El funcionario detalló que los apresados son "los dos gatilleros que accionaron las armas, el piloto del auto y el coordinador del operativo" y confirmó que resta la detención del único prófugo, supuesto autor intelectual del atentado, que, estiman, está fuera de Guatemala.
Músico, trovador, intérprete, pero sobre todo "contador de historias", Facundo compuso clásicos como "No soy de aquí ni soy de allá", "Pobrecito mi patrón" y "Vuelvo bajo" que volcó en decenas de discos titulados "Cabralgando", "Pateando tachos", "Entre Dios y el diablo" y "El mundo estaba bastante tranquilo cuando yo nací" y también escribió los libros "Conversaciones con Facundo Cabral", "Mi Abuela y yo", "Salmos", y "Borges y yo", entre otros.
Ataque letal. Cabral murió el 9 de julio, a sus 74 años, en una zona céntrica de la ciudad de Guatemala, sobre el boulevard Liberación, a metros del puente El Trébol, en un atentado que las investigaciones confirmaron que estaba dirigido al empresario Henry Fariña, quien llevaba en ese momento al cantante al aeropuerto La Aurora.
El cantautor que viajaba con su representante, David Llanos, también herido, había actuado en Guatemala y Quetzaltenango, y planeaba seguir su gira en Nicaragua.
Fariña fue herido en ese hecho, pero es investigado ahora en una causa paralela.

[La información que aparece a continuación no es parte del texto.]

File: src/rtl/conv_sched_pkg.sv
// Shared definitions for the layer scheduler: FSM state encoding and the
// descriptor word layout {map_size, out_ch, in_ch}.
package conv_sched_pkg;

  localparam int ST_IDLE  = 0;
  localparam int ST_LOAD  = 1;
  localparam int ST_START = 2;
  localparam int ST_RUN   = 3;
  localparam int ST_DONE  = 4;

  typedef enum logic [2:0] {
    IDLE  = 3'(ST_IDLE),
    LOAD  = 3'(ST_LOAD),
    START = 3'(ST_START),
    RUN   = 3'(ST_RUN),
    DONE  = 3'(ST_DONE)
  } sched_state_t;

  localparam int DESC_W     = 32;
  localparam int CH_W       = 8;
  localparam int MAP_W      = 16;
  localparam int IN_CH_LSB  = 0;
  localparam int OUT_CH_LSB = 8;
  localparam int MAP_LSB    = 16;

  function automatic logic [CH_W-1:0] desc_in_ch(input logic [DESC_W-1:0] d);
    return d[IN_CH_LSB +: CH_W];
  endfunction

  function automatic logic [CH_W-1:0] desc_out_ch(input logic [DESC_W-1:0] d);
    return d[OUT_CH_LSB +: CH_W];
  endfunction

  function automatic logic [MAP_W-1:0] desc_map_size(input logic [DESC_W-1:0] d);
    return d[MAP_LSB +: MAP_W];
  endfunction

endpackage

File: src/rtl/conv_layer_sched_if.sv
// Host/config, weight BIU and MAC-control signals of the layer scheduler.
// master = environment side, slave = scheduler side.
interface conv_layer_sched_if #(
  parameter int LAW = 4
);
  logic           cfg_wen;
  logic [LAW-1:0] cfg_waddr;
  logic [31:0]    cfg_wdata;
  logic           cfg_err;
  logic [LAW:0]   layer_num;
  logic           sched_start;
  logic           sched_busy;
  logic           sched_done;
  logic [LAW-1:0] cur_layer;
  logic           wload_req;
  logic [LAW-1:0] wload_layer;
  logic           wload_ack;
  logic           conv_start;
  logic [7:0]     in_ch;
  logic [7:0]     out_ch;
  logic [15:0]    map_size;
  logic           conv_done;
  logic           proto_err;

  modport master (
    output cfg_wen, cfg_waddr, cfg_wdata, layer_num, sched_start, wload_ack, conv_done,
    input  cfg_err, sched_busy, sched_done, cur_layer, wload_req, wload_layer,
           conv_start, in_ch, out_ch, map_size, proto_err
  );

  modport slave (
    input  cfg_wen, cfg_waddr, cfg_wdata, layer_num, sched_start, wload_ack, conv_done,
    output cfg_err, sched_busy, sched_done, cur_layer, wload_req, wload_layer,
           conv_start, in_ch, out_ch, map_size, proto_err
  );
endinterface

File: src/rtl/conv_sched_desc_rf.sv
// Per-layer descriptor table: flop register file with async clear,
// one write port and one combinational read port.
module conv_sched_desc_rf
  import conv_sched_pkg::*;
#(
  parameter int LAYER_MAX = 16,
  parameter int LAW       = 4
) (
  input  logic              clk,
  input  logic              rst,
  input  logic              we,
  input  logic [LAW-1:0]    waddr,
  input  logic [DESC_W-1:0] wdata,
  input  logic [LAW-1:0]    raddr,
  output logic [DESC_W-1:0] rdata
);

  logic [DESC_W-1:0] mem [LAYER_MAX];

  always_ff @(posedge clk or posedge rst) begin
    if (rst) begin
      for (int i = 0; i < LAYER_MAX; i++) mem[i] <= '0;
    end else if (we) begin
      mem[waddr] <= wdata;
    end
  end

  assign rdata = mem[raddr];

endmodule

File: src/rtl/conv_layer_sched.sv
// Layer scheduler: walks the descriptor table, requesting a weight preload
// and then a MAC-array conv run for each layer in turn.
module conv_layer_sched
  import conv_sched_pkg::*;
#(
  parameter int LAYER_MAX = 16,
  parameter int LAW       = 4
) (
  input  logic               clk,
  input  logic               rst,
  conv_layer_sched_if.slave  bus
);

  sched_state_t      state, state_nxt;
  logic [LAW-1:0]    cur_layer;
  logic [LAW:0]      n_layers;
  logic              busy;
  logic              cfg_err;
  logic              proto_err;
  logic [CH_W-1:0]   in_ch, out_ch;
  logic [MAP_W-1:0]  map_size;

  logic              addr_ok;
  logic              rf_we;
  logic [LAW-1:0]    rd_idx;
  logic [DESC_W-1:0] rd_desc;
  logic              last_layer;
  logic              start_ok;
  logic              advance;

  assign addr_ok    = ({1'b0, bus.cfg_waddr} < (LAW+1)'(LAYER_MAX));
  assign rf_we      = bus.cfg_wen && (state == IDLE) && addr_ok;
  assign last_layer = ({1'b0, cur_layer} == (n_layers - 1'b1));
  assign start_ok   = (state == IDLE) && bus.sched_start && (bus.layer_num != '0);
  assign advance    = (state == RUN) && bus.conv_done && !last_layer;
  // Read port looks ahead to the layer about to be loaded so params update with the state change
  assign rd_idx     = (state == RUN) ? cur_layer + 1'b1 : '0;

  conv_sched_desc_rf #(
    .LAYER_MAX (LAYER_MAX),
    .LAW       (LAW)
  ) u_desc_rf (
    .clk   (clk),
    .rst   (rst),
    .we    (rf_we),
    .waddr (bus.cfg_waddr),
    .wdata (bus.cfg_wdata),
    .raddr (rd_idx),
    .rdata (rd_desc)
  );

  always_comb begin
    state_nxt = state;
    case (state)
      IDLE:    if (bus.sched_start) state_nxt = (bus.layer_num == '0) ? DONE : LOAD;
      LOAD:    if (bus.wload_ack) state_nxt = START;
      START:   state_nxt = RUN;
      RUN:     if (bus.conv_done) state_nxt = last_layer ? DONE : LOAD;
      DONE:    state_nxt = IDLE;
      default: state_nxt = IDLE;
    endcase
  end

  always_ff @(posedge clk or posedge rst) begin
    if (rst) begin
      state     <= IDLE;
      cur_layer <= '0;
      n_layers  <= '0;
      busy      <= 1'b0;
      cfg_err   <= 1'b0;
      proto_err <= 1'b0;
      in_ch     <= '0;
      out_ch    <= '0;
      map_size  <= '0;
    end else begin
      state   <= state_nxt;
      cfg_err <= bus.cfg_wen && ((state != IDLE) || !addr_ok);
      if ((bus.conv_done && (state != RUN)) || (bus.wload_ack && (state != LOAD)))
        proto_err <= 1'b1;
      if (start_ok) begin
        n_layers  <= (bus.layer_num > (LAW+1)'(LAYER_MAX)) ? (LAW+1)'(LAYER_MAX)
                                                           : bus.layer_num;
        cur_layer <= '0;
        busy      <= 1'b1;
      end
      if (start_ok || advance) begin
        in_ch    <= desc_in_ch(rd_desc);
        out_ch   <= desc_out_ch(rd_desc);
        map_size <= desc_map_size(rd_desc);
      end
      if (advance) cur_layer <= cur_layer + 1'b1;
      if (state == DONE) busy <= 1'b0;
    end
  end

  assign bus.wload_req   = (state == LOAD);
  assign bus.conv_start  = (state == START);
  assign bus.sched_done  = (state == DONE);
  assign bus.sched_busy  = busy;
  assign bus.cur_layer   = cur_layer;
  assign bus.wload_layer = cur_layer;
  assign bus.in_ch       = in_ch;
  assign bus.out_ch      = out_ch;
  assign bus.map_size    = map_size;
  assign bus.cfg_err     = cfg_err;
  assign bus.proto_err   = proto_err;

endmodule

File: src/flat_wrapper.sv
// flat-port wrapper written by rule: the top's interface ports become plain ports
module conv_layer_sched_flat import conv_sched_pkg::*;
#(
  parameter int LAYER_MAX = 16,
  parameter int LAW       = 4
)
  (clk, rst, bus_cfg_wen, bus_cfg_waddr, bus_cfg_wdata, bus_layer_num, bus_sched_start, bus_wload_ack, bus_conv_done, bus_cfg_err, bus_sched_busy, bus_sched_done, bus_cur_layer, bus_wload_req, bus_wload_layer, bus_conv_start, bus_in_ch, bus_out_ch, bus_map_size, bus_proto_err);
  conv_layer_sched_if #(.LAW(LAW)) bus_i ();
  input  logic clk;
  input  logic rst;
  input wire logic [$bits(bus_i.cfg_wen)-1:0] bus_cfg_wen;
  input wire logic [$bits(bus_i.cfg_waddr)-1:0] bus_cfg_waddr;
  input wire logic [$bits(bus_i.cfg_wdata)-1:0] bus_cfg_wdata;
  input wire logic [$bits(bus_i.layer_num)-1:0] bus_layer_num;
  input wire logic [$bits(bus_i.sched_start)-1:0] bus_sched_start;
  input wire logic [$bits(bus_i.wload_ack)-1:0] bus_wload_ack;
  input wire logic [$bits(bus_i.conv_done)-1:0] bus_conv_done;
  output wire logic [$bits(bus_i.cfg_err)-1:0] bus_cfg_err;
  output wire logic [$bits(bus_i.sched_busy)-1:0] bus_sched_busy;
  output wire logic [$bits(bus_i.sched_done)-1:0] bus_sched_done;
  output wire logic [$bits(bus_i.cur_layer)-1:0] bus_cur_layer;
  output wire logic [$bits(bus_i.wload_req)-1:0] bus_wload_req;
  output wire logic [$bits(bus_i.wload_layer)-1:0] bus_wload_layer;
  output wire logic [$bits(bus_i.conv_start)-1:0] bus_conv_start;
  output wire logic [$bits(bus_i.in_ch)-1:0] bus_in_ch;
  output wire logic [$bits(bus_i.out_ch)-1:0] bus_out_ch;
  output wire logic [$bits(bus_i.map_size)-1:0] bus_map_size;
  output wire logic [$bits(bus_i.proto_err)-1:0] bus_proto_err;
  assign bus_i.cfg_wen = bus_cfg_wen;
  assign bus_i.cfg_waddr = bus_cfg_waddr;
  assign bus_i.cfg_wdata = bus_cfg_wdata;
  assign bus_i.layer_num = bus_layer_num;
  assign bus_i.sched_start = bus_sched_start;
  assign bus_i.wload_ack = bus_wload_ack;
  assign bus_i.conv_done = bus_conv_done;
  assign bus_cfg_err = bus_i.cfg_err;
  assign bus_sched_busy = bus_i.sched_busy;
  assign bus_sched_done = bus_i.sched_done;
  assign bus_cur_layer = bus_i.cur_layer;
  assign bus_wload_req = bus_i.wload_req;
  assign bus_wload_layer = bus_i.wload_layer;
  assign bus_conv_start = bus_i.conv_start;
  assign bus_in_ch = bus_i.in_ch;
  assign bus_out_ch = bus_i.out_ch;
  assign bus_map_size = bus_i.map_size;
  assign bus_proto_err = bus_i.proto_err;
  conv_layer_sched #(.LAYER_MAX(LAYER_MAX), .LAW(LAW)) u_core (.clk(clk), .rst(rst), .bus(bus_i));
endmodule
File: config.mk
export PLATFORM = sky130hd
export DESIGN_NAME = conv_layer_sched_flat
export DESIGN_NICKNAME = d
export VERILOG_FILES = /design/src/rtl/conv_sched_pkg.sv /design/src/rtl/conv_layer_sched_if.sv /design/src/rtl/conv_sched_desc_rf.sv /design/src/rtl/conv_layer_sched.sv /design/src/flat_wrapper.sv
export SDC_FILE = /design/constraint.sdc
export NUM_CORES = 1
export LEC_CHECK = 0
export ABC_CLOCK_PERIOD_IN_PS = 13800
export BUFFER_PORTS_ARGS = -buffer_cell sky130_fd_sc_hd__buf_2
export CAP_MARGIN = 5
export CORE_ASPECT_RATIO = 0.8
export CORE_MARGIN = 10
export CORE_UTILIZATION = 50
export DETAILED_ROUTE_END_ITERATION = 8
export GPL_ROUTABILITY_DRIVEN = 1
export HOLD_SLACK_MARGIN = 0.05
export PLACE_DENSITY = 0.69
export SETUP_SLACK_MARGIN = 0.15
export SLEW_MARGIN = 25
export SYNTH_ARGS = -nofsm -noshare
export SYNTH_HDL_FRONTEND = slang
export SYNTH_HIERARCHICAL = 1
export SYNTH_SLANG_ARGS = --single-unit
File: constraint.sdc
create_clock -name clk -period 13.8 [get_ports clk]
set_input_delay 0.69 -clock clk [delete_from_list [all_inputs] [get_ports clk]]
set_output_delay 0.69 -clock clk [all_outputs]
set_load 0.01 [all_outputs]
==> impl_metrics.json, run 1 <==
{
  "critPathTopFamily": "buffers and inverters",
  "synth_seq_cells": 559,
  "hold_violations": 0,
  "cp-start-kind": "flip-flop",
  "syn_area_mm2": 0.0252,
  "path_clk_slew_ns": 0.06,
  "maxSlewHeadroom": 0.288,
  "cpMostUsedCell": "buf_4",
  "synth-edff-count": 0,
  "synth_seq_area_share": 0.555,
  "path_cells": "nand3_1 -> nor2_4 -> buf_4 -> buf_4 -> mux4_2 -> a22oi_1 -> nand2_1 -> mux2_4",
  "yosys-top-cells-area": "dfrtp_1, mux2_2, mux4_2",
  "synth_top_area_cell": "dfrtp_1",
  "antenna_found_initial": 4,
  "slew_viol_final": 0,
  "syn_to_final_growth_pct": 11.8,
  "status": "finished, final reports clean",
  "die_h_um": 221,
  "ys.flop_type": "dfrtp_1",
  "fmax_ghz": 0.248,
  "ir_drop_v": 0.000121,
  "synth.distinct_cells": 45,
  "fin_crit_sh": 0.292,
  "yosys_warnings": 6,
  "ant_nets": 0,
  "endpoint_kind": "flip-flop",
  "synth_fp_nets": 1632,
  "skew_ns": 0.0198,
  "drt_iter0_drc": 985,
  "async_flop_share": 1.00,
  "cts-root-buf": "clkbuf_16",
  "grt_util_all_layers": 0.206,
  "synth_top_cell_area_share": 0.555,
  "grt_overflow": 0,
  "postCtsHoldBufs": 0,
  "dr.pass1.iters": 4,
  "layout_min_cycle_time_ns": 4.03,
  "required_ns": 14.28,
  "die_w_um": 271,
  "setup_tns_ns": 0,
  "postSynthAreaPerCell_um2": 15.9,
  "rsz0062_at_grt": "no",
  "cts_tree": "done",
  "post_cts_buffers": 0,
  "cts_sinks": 559,
  "setup_viol": 0,
  "worst-path-max-fanout": 67,
  "crit_type": "reg2reg",
  "synthMostInstantiatedCell": "dfrtp_1",
  "pin_count": 93,
  "cts_buffer_depth": 3,
  "netlist_instances": 1583,
  "initial_utilization": 0.506,
  "worst_slew_pin_slew_ns": 1.07,
  "cts_buffers": 56,
  "p_leak_uw": 0.0131,
  "post_cts_resized": 0,
  "critPathMaxStageDelay_ns": 0.96,
  "drc": 0,
  "io_buffers": 92,
  "finalPower_uw": 6080,
  "core-area_mm2": 0.0498,
  "yosys-top-cells-count": "dfrtp_1, mux2_2, mux4_2",
  "grt_pass1_wl_um": 94300,
  "dp_hpwl_um": 32900,
  "cp_slowest_cell": "buf_4",
  "critPathBufInv": 2,
  "num_vias": 14045,
  "die_area_mm2": 0.0598,
  "nNetsFinal": 1676,
  "antenna_cells": 0,
  "drt_wl_total_um": 60900,
  "h-tree-depth": 2,
  "grt_max_degree": 178,
  "drt-wirelength-per-cell_um": 25.9,
  "clk_latency_ns": 0.61,
  "grt_pass1_vias": 15131,
  "gp_congestion": 0.734,
  "cp.arrival_ns": 4.51,
  "vias_per_cell": 5.98,
  "powerDensity_mw_per_mm2": 216,
  "rows": 73,
  "drive_gt1_frac": 0.541,
  "worstHoldPathType": "in2async",
  "cap_violations": 0
}
[sequential cells by signal, indices dropped and copies added (netlist names), 3 cells and up]
| name | count |
|---|---|
| u_core/bus.cur_layer | 4 |
| u_core/bus.in_ch | 8 |
| u_core/bus.map_size | 16 |
| u_core/bus.out_ch | 8 |
| u_core/n_layers | 5 |
| u_core/state | 3 |
| u_core/u_desc_rf/mem | 512 |
[cell usage in the layout, fill, tap and decap left out, types with 11 or more instances in the layout]
master,count
dfrtp_1,559
mux2_2,469
mux4_2,128
buf_2,92
a22oi_1,64
mux2_4,59
clkbuf_16,57
nand2_1,43
buf_4,28
mux2_1,17
clkbuf_8,15
clkbuf_1,14
clkinv_2,11
[final cells by class]
class | instances | area (um^2)
clock buffer | 86 | 1690
timing repair buffer | 126 | 781
clock inverter | 19 | 209
inverter | 10 | 41.3
multi-input combinational | 874 | 10600
fill | 3827 | 21600
tap | 675 | 845
sequential | 559 | 14000
[metrics by stage]
stage	hold slack (ns)	instance area [um^2]	util	cells	worst slack, ns
after floorplan	0.452	25200	-	1583	6.16
after global placement	0.464	26200	0.527	2242	9.92
after detailed placement	0.475	26200	0.527	2242	9.86
after CTS	0.312	28100	0.565	2347	9.86
after global routing	0.0714	28200	0.566	2349	9.60
final	0.0722	28200	0.566	2349	9.77
[worst paths after layout]
path	startpoint	end	slack (ns)	cells past startpoint
max reg2reg	u_core/state[1]	u_core/bus.map_size[3]	9.77	8
max	u_core/state[1]	u_core/bus.map_size[3]	9.77	8
min reg2reg	u_core/u_desc_rf/mem[280]	u_core/u_desc_rf/mem[280]	0.49	1
max in group asynchronous	rst	u_core/u_desc_rf/mem[200]	11.65	4
min in group clk	bus_cfg_wen	u_core/bus.cfg_err	0.35	2
min	rst	u_core/u_desc_rf/mem[270]	0.07	2
[cell families after synthesis]
group           count (synthesis)  share of synthesized area
xor+xnor                        5                    0.00174
mux                           674                      0.367
buf+inv                       150                     0.0277
fa+ha+maj                       2                   0.000993
simple gates                  104                     0.0206
compound gates                 89                     0.0263
flops                         559                      0.555
[power by group]
group	total [uW]	switching, uW	internal (uW)
Sequential	2730	378	2350
Clock	1550	635	914
Combinational	1800	684	1120
[layer usage]
layer | share of wire | up-vias | routed length (um) | track usage
li1 | - | 5963 | - | -
met1 | 0.46 | 7661 | 27900 | 0.287
met2 | 0.48 | 319 | 29000 | 0.334
met3 | 0.043 | 102 | 2630 | 0.0315
met4 | 0.022 | 0 | 1330 | 0.0543
met5 | 0 | - | 0 | 0
(Power assumes the default switching activity.)
==> inputs of run 2 (changes only) <==
- ABC_CLOCK_PERIOD_IN_PS: 13800 -> 3840
- PLACE_DENSITY: 0.69 -> 0.67
- clock period: 13.8 -> 3.84 ns (I/O delays scaled with it)
==> run 2 against run 1 <==
Effect of this change: sequential share of layout area decreased by 1.3 points; clock skew decreased by 0.0042 ns; utilization increased by 1.5 points; combinational power increased to 3.6 times the previous value; die area unchanged; sequential power increased to 3.6 times the previous value; cell count increased by 2.3%; setup slack got worse by 9.0 ns; non-clock buffer count increased by 58; largest cell class unchanged; largest power group unchanged; highest routed layer unchanged.
==> impl_metrics.json, run 2 (synthesis results as in run 1) <==
{
  "status": "finished, final reports clean",
  "critPathLaunch": "u_core/state[1]",
  "required_ns": 4.32,
  "gr-usage-met1": 0.286,
  "setup_tns_ns": 0,
  "rsz0062_at_grt": "no",
  "post_cts_buffers": 0,
  "cts_buffers": 56,
  "die_w_um": 271,
  "clk_latency_ns": 0.60,
  "crit_type": "reg2reg",
  "antenna_found_initial": 0,
  "worst_slew_pin_slew_ns": 0.823,
  "skew_ns": 0.0156,
  "rows": 73,
  "fmax_ghz": 0.324,
  "cp-start-kind": "flip-flop",
  "drt_iter0_drc": 819,
  "core-area_mm2": 0.0498,
  "finalPower_uw": 21900,
  "antenna_cells": 0,
  "grt_pass1_vias": 15242,
  "worst-r2r-setup-slack_ns": 0.76,
  "layout_commonest_cell": "dfrtp_1",
  "regMostFlops": "u_core/u_desc_rf/mem",
  "cts_tree": "done",
  "final_util": 0.581,
  "powerDensity_mw_per_mm2": 758,
  "fin_area_mm2": 0.0289,
  "grt_util_met3": 0.0367,
  "num_vias": 14264,
  "final_cell_mix": "dfrtp_1, mux2_2, mux4_2",
  "io_buffers": 92,
  "ir_drop_v": 0.000393,
  "worstHoldPathType": "in2reg",
  "p_leak_uw": 0.0134,
  "pin_count": 93,
  "dp_hpwl_um": 36300,
  "drt_wl_total_um": 60900,
  "cts_buffer_depth": 3,
  "worst-path-max-fanout": 53,
  "rr_startpoint": "u_core/state[1]",
  "dr.pass1.iters": 4,
  "ant_nets": 0,
  "min-delay-start": "bus_cfg_wdata[16]",
  "initial_utilization": 0.506,
  "maxSlewHeadroom": 0.451,
  "syn_to_final_growth_pct": 14.7,
  "cp.arrival_ns": 3.56,
  "nNetsFinal": 1734,
  "h-tree-depth": 2,
  "hold_violations": 0,
  "slew_viol_final": 0,
  "drive_gt1_frac": 0.534,
  "grt_util_all_layers": 0.206,
  "reg.largest.list": "u_core/u_desc_rf/mem (512), u_core/bus.map_size (16)",
  "largest_reg_flops": 512,
  "grt_overflow": 0,
  "cap_violations": 0,
  "layout_min_cycle_time_ns": 3.08,
  "busiest_layer": "met2",
  "grt_max_degree": 118,
  "die_h_um": 221,
  "pre_cts_ws_ns": 0.740,
  "grt_pass1_wl_um": 95000,
  "fin_ws_ns": 0.755,
  "dpl_cell_area_mm2": 0.0266,
  "fin_crit_sh": 0.803,
  "die_area_mm2": 0.0598,
  "cts-root-buf": "clkbuf_16",
  "vias_per_cell": 5.93,
  "gp_congestion": 0.745,
  "drc": 0,
  "endpoint_kind": "flip-flop",
  "cts_sinks": 559,
  "path_clk_slew_ns": 0.06,
  "setup_viol": 0,
  "use_met2": 0.335,
  "drt-wirelength-per-cell_um": 25.3
}
-- run 2: changes by cell type in the layout (fill, tap and decap cells not counted) --
cell and delta:
clkinv_2 +2, buf_12 +19, clkbuf_1 -5, buf_16 -1, clkinv_4 +3, buf_6 -2
clkbuf_8 -2, inv_2 -1, inv_6 -2, dlygate4sd3_1 +42, clkinvlp_4 +2
-- run 2: what timing repair did --
item                      4_1_cts  5_1_grt
hold buffers                   42        0
resized for setup               0        0
hold endpoints to repair      389        0
-- run 2: path summary, 6_finish.rpt --
path,end,cells after the start
hold / removal,u_core/u_desc_rf/mem[208],2
setup reg to reg,u_core/bus.map_size[4],7
min in group asynchronous,u_core/u_desc_rf/mem[205],3
max in group asynchronous,u_core/u_desc_rf/mem[311],4
hold reg to reg,u_core/u_desc_rf/mem[208],1
setup / recovery,u_core/bus.map_size[4],7
-- run 2: metal layers --
metal / wire (um) / vias to the layer above
met4: 1130 / 0
met3: 2670 / 81
met2: 29100 / 289
met5: 0 / -
li1: - / 6098
met1: 28000 / 7796
-- run 2: report_power, final --
part           leakage [uW]  internal (uW)  switching, uW  total, uW
combinational       0.00509           4130           2430       6560
clock              0.000927           3240           2310       5550
sequential          0.00737           8440           1370       9810
total                0.0134          15800           6120      21900
-- run 2: through the flow --
step	cells	hold WS, ns
2_1_floorplan	1583	0.320
3_3_place_gp	2260	0.295
3_5_place_dp	2260	0.295
4_1_cts	2404	0.0534
5_1_grt	2404	0.0908
6_report	2404	0.0806
-- run 2: area by class of cell --
class	count	area [um^2]
fill	3866	20900
sequential	559	14000
multi-input combinational	874	10600
clock buffer	79	1640
timing repair buffer	184	1530
tap	675	845
clock inverter	23	238
inverter	10	42.5
-- run 2: worst max-delay path, cell delays in order, from the launching register on --
cell	delay (ns)
dfrtp_1	0.55
nand3_1	0.35
nor2_4	0.43
buf_12	0.42
mux4_2	0.56
a22oi_1	0.24
nand2_1	0.09
mux2_4	0.25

"Es un hecho que el empresario Fariña tiene varios clubes nocturnos y quien ordenó el ataque quería comprarle un club en Costa Rica. La investigación mostró que en esos clubes hay trata de personas, lavado de dinero, venta de drogas. Aún cuando en el caso Cabral, Fariñas es víctima, se lo investiga por esto otro", explicó Menocal.